The platform can diagnose 10 different types of dementia, including vascular dementia and frontotemporal dementia, even if they occur together. As new drugs gain approval for treating Alzheimer’s—such as Kisunla, an injection that the US Food & Drug Administration recently approved for people with mild cognitive impairment—Kolachalama is hopeful that his team’s AI tool can help determine who can benefit from different treatments or participate in clinical trials to help bring more drugs to market.
The algorithm was trained on data from more than 50,000 individuals from nine different datasets collected around the world.

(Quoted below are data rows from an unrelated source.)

## src/acte_pkg.sv

```systemverilog
package acte_pkg;

   localparam int MAX_SAMPLES_DEF = 4096;
   localparam int MAX_LAGS_DEF = 32;

   localparam int SAMPLE_W = 32;
   localparam int LAG_W = 5;
   localparam int STATUS_W = 2;
   localparam int LAGS_W = 6;
   localparam int WF_W = 4;
   localparam int CSR_IDX_W = 1;
   localparam int CSR_DATA_W = 6;

   localparam logic [LAGS_W-1:0] LAGS_RESET = 6'd32;
   localparam logic [WF_W-1:0] WF_RESET = 4'd6;

   localparam logic [CSR_IDX_W-1:0] CSR_LAGS = 1'b0;
   localparam logic [CSR_IDX_W-1:0] CSR_WF = 1'b1;

   localparam logic KIND_CORR = 1'b0;
   localparam logic KIND_TAU = 1'b1;

   localparam logic [STATUS_W-1:0] STATUS_OK = 2'd0;
   localparam logic [STATUS_W-1:0] STATUS_ZERO_VAR = 2'd1;
   localparam logic [STATUS_W-1:0] STATUS_OVERFLOW = 2'd2;

   localparam int DIV_W = 64;
   localparam int FRAC_W = 24;
   localparam int C_W = 42;
   localparam int TAU_W = 40;

   localparam logic signed [SAMPLE_W-1:0] Q_MAX = 32'sh7FFFFFFF;
   localparam logic signed [SAMPLE_W-1:0] Q_MIN = 32'sh80000000;
   localparam logic signed [TAU_W-1:0] TAU_INIT = TAU_W'(32'sd8388608);

   typedef enum logic [3:0] {
      ST_LOAD,
      ST_MEAN,
      ST_LAG_START,
      ST_PASS,
      ST_DIV_M1,
      ST_DIV_M2,
      ST_DIV_P,
      ST_MUL,
      ST_CORR,
      ST_OUT_RD,
      ST_DIV_R,
      ST_DIV_RHO,
      ST_TAU_CHK,
      ST_RSP_SET,
      ST_RSP_WAIT,
      ST_TAU_SET
   } seq_state_type;

   typedef struct packed {
      logic start;
      logic frac;
   } div_req_type;

   typedef struct packed {
      logic busy;
      logic done;
   } div_stat_type;

endpackage

```

## src/acte_stat_ram.sv

```systemverilog
module acte_stat_ram #(
   parameter int DEPTH = acte_pkg::MAX_LAGS_DEF,
   parameter int WIDTH = 64,
   localparam int AW = $clog2(DEPTH)
) (
   input  logic             clock,
   input  logic             we,
   input  logic [AW-1:0]    waddr,
   input  logic [WIDTH-1:0] wdata,
   input  logic             re,
   input  logic [AW-1:0]    raddr,
   output logic [WIDTH-1:0] rdata
);

   logic [WIDTH-1:0] mem [DEPTH];

   always_ff @(posedge clock) begin
      if (we) begin
         mem[waddr] <= wdata;
      end
      if (re) begin
         rdata <= mem[raddr];
      end
   end

endmodule

```
**src/acte_pkg.sv**
```systemverilog
package acte_pkg;

   localparam int MAX_SAMPLES_DEF = 4096;
   localparam int MAX_LAGS_DEF = 32;

   localparam int SAMPLE_W = 32;
   localparam int LAG_W = 5;
   localparam int STATUS_W = 2;
   localparam int LAGS_W = 6;
   localparam int WF_W = 4;
   localparam int CSR_IDX_W = 1;
   localparam int CSR_DATA_W = 6;

   localparam logic [LAGS_W-1:0] LAGS_RESET = 6'd32;
   localparam logic [WF_W-1:0] WF_RESET = 4'd6;

   localparam logic [CSR_IDX_W-1:0] CSR_LAGS = 1'b0;
   localparam logic [CSR_IDX_W-1:0] CSR_WF = 1'b1;

   localparam logic KIND_CORR = 1'b0;
   localparam logic KIND_TAU = 1'b1;

   localparam logic [STATUS_W-1:0] STATUS_OK = 2'd0;
   localparam logic [STATUS_W-1:0] STATUS_ZERO_VAR = 2'd1;
   localparam logic [STATUS_W-1:0] STATUS_OVERFLOW = 2'd2;

   localparam int DIV_W = 64;
   localparam int FRAC_W = 24;
   localparam int C_W = 42;
   localparam int TAU_W = 40;

   localparam logic signed [SAMPLE_W-1:0] Q_MAX = 32'sh7FFFFFFF;
   localparam logic signed [SAMPLE_W-1:0] Q_MIN = 32'sh80000000;
   localparam logic signed [TAU_W-1:0] TAU_INIT = TAU_W'(32'sd8388608);

   typedef enum logic [3:0] {
      ST_LOAD,
      ST_MEAN,
      ST_LAG_START,
      ST_PASS,
      ST_DIV_M1,
      ST_DIV_M2,
      ST_DIV_P,
      ST_MUL,
      ST_CORR,
      ST_OUT_RD,
      ST_DIV_R,
      ST_DIV_RHO,
      ST_TAU_CHK,
      ST_RSP_SET,
      ST_RSP_WAIT,
      ST_TAU_SET
   } seq_state_type;

   typedef struct packed {
      logic start;
      logic frac;
   } div_req_type;

   typedef struct packed {
      logic busy;
      logic done;
   } div_stat_type;

endpackage

```
**src/acte_divider.sv**
```systemverilog
module acte_divider (
   input  logic                                     clock,
   input  logic                                     reset,
   input  acte_pkg::div_req_type                    req,
   input  logic signed [acte_pkg::DIV_W-1:0]        num,
   input  logic [acte_pkg::DIV_W-1:0]               den,
   output acte_pkg::div_stat_type                   stat,
   output logic signed [acte_pkg::DIV_W-1:0]        quo,
   output logic signed [acte_pkg::SAMPLE_W-1:0]     quo_q24
);

   localparam int DW = acte_pkg::DIV_W;
   localparam int FW = acte_pkg::FRAC_W;
   localparam int DVD_W = DW + FW;
   localparam int CNT_W = $clog2(DVD_W + 1);

   logic busy_ff, busy_in;
   logic done_ff, done_in;
   logic [CNT_W-1:0] cnt_ff, cnt_in;
   logic [DVD_W-1:0] dvd_ff, dvd_in;
   logic [DW:0] rem_ff, rem_in;
   logic [DW-1:0] den_ff, den_in;
   logic neg_ff, neg_in;
   logic [DW-1:0] mag;
   logic [DW:0] rem_t;
   logic sat;

   always_comb begin
      busy_in = busy_ff;
      done_in = 1'b0;
      cnt_in = cnt_ff;
      dvd_in = dvd_ff;
      rem_in = rem_ff;
      den_in = den_ff;
      neg_in = neg_ff;
      mag = num[DW-1] ? DW'(-num) : DW'(num);
      rem_t = {rem_ff[DW-1:0], dvd_ff[DVD_W-1]};
      if (req.start) begin
         busy_in = 1'b1;
         cnt_in = CNT_W'(DVD_W);
         dvd_in = req.frac ? {mag, FW'(0)} : {FW'(0), mag};
         rem_in = '0;
         den_in = den;
         neg_in = num[DW-1];
      end else if (busy_ff) begin
         if (rem_t >= {1'b0, den_ff}) begin
            rem_in = rem_t - {1'b0, den_ff};
            dvd_in = {dvd_ff[DVD_W-2:0], 1'b1};
         end else begin
            rem_in = rem_t;
            dvd_in = {dvd_ff[DVD_W-2:0], 1'b0};
         end
         cnt_in = cnt_ff - CNT_W'(1);
         if (cnt_ff == CNT_W'(1)) begin
            busy_in = 1'b0;
            done_in = 1'b1;
         end
      end
   end

   always_ff @(posedge clock) begin
      if (reset) begin
         busy_ff <= 1'b0;
         done_ff <= 1'b0;
         cnt_ff <= '0;
      end else begin
         busy_ff <= busy_in;
         done_ff <= done_in;
         cnt_ff <= cnt_in;
      end
   end

   always_ff @(posedge clock) begin
      dvd_ff <= dvd_in;
      rem_ff <= rem_in;
      den_ff <= den_in;
      neg_ff <= neg_in;
   end

   always_comb begin
      stat.busy = busy_ff;
      stat.done = done_ff;
      quo = neg_ff ? -$signed(dvd_ff[DW-1:0]) : $signed(dvd_ff[DW-1:0]);
      sat = |dvd_ff[DVD_W-1:acte_pkg::SAMPLE_W-1];
      if (sat) begin
         quo_q24 = neg_ff ? acte_pkg::Q_MIN : acte_pkg::Q_MAX;
      end else if (neg_ff) begin
         quo_q24 = -$signed(dvd_ff[acte_pkg::SAMPLE_W-1:0]);
      end else begin
         quo_q24 = $signed(dvd_ff[acte_pkg::SAMPLE_W-1:0]);
      end
   end

endmodule

```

To test the software’s performance, the researchers gave neurologists working alone and neurologists using the computer model 100 cases to evaluate. They then compared the results of doctors working solo versus those using the software—and found the software boosted the doctors’ accuracy by 26 percent.
Kolachalama collaborates with neurologists and radiologists from around the world who all have access to different types of patient information. For that reason, the software works even with limited information. For example, MRI machines are not as prevalent in under-resourced hospitals in low-income countries, so having a tool that can use any type of available patient data is key for expanding the technology to areas that need it most.
“The ability to generate a diagnosis with routine clinical data is becoming increasingly important given the significant challenges in accessing gold-standard testing, not only in remote and economically developing regions, but [also] in urban healthcare centers,” says Kolachalama.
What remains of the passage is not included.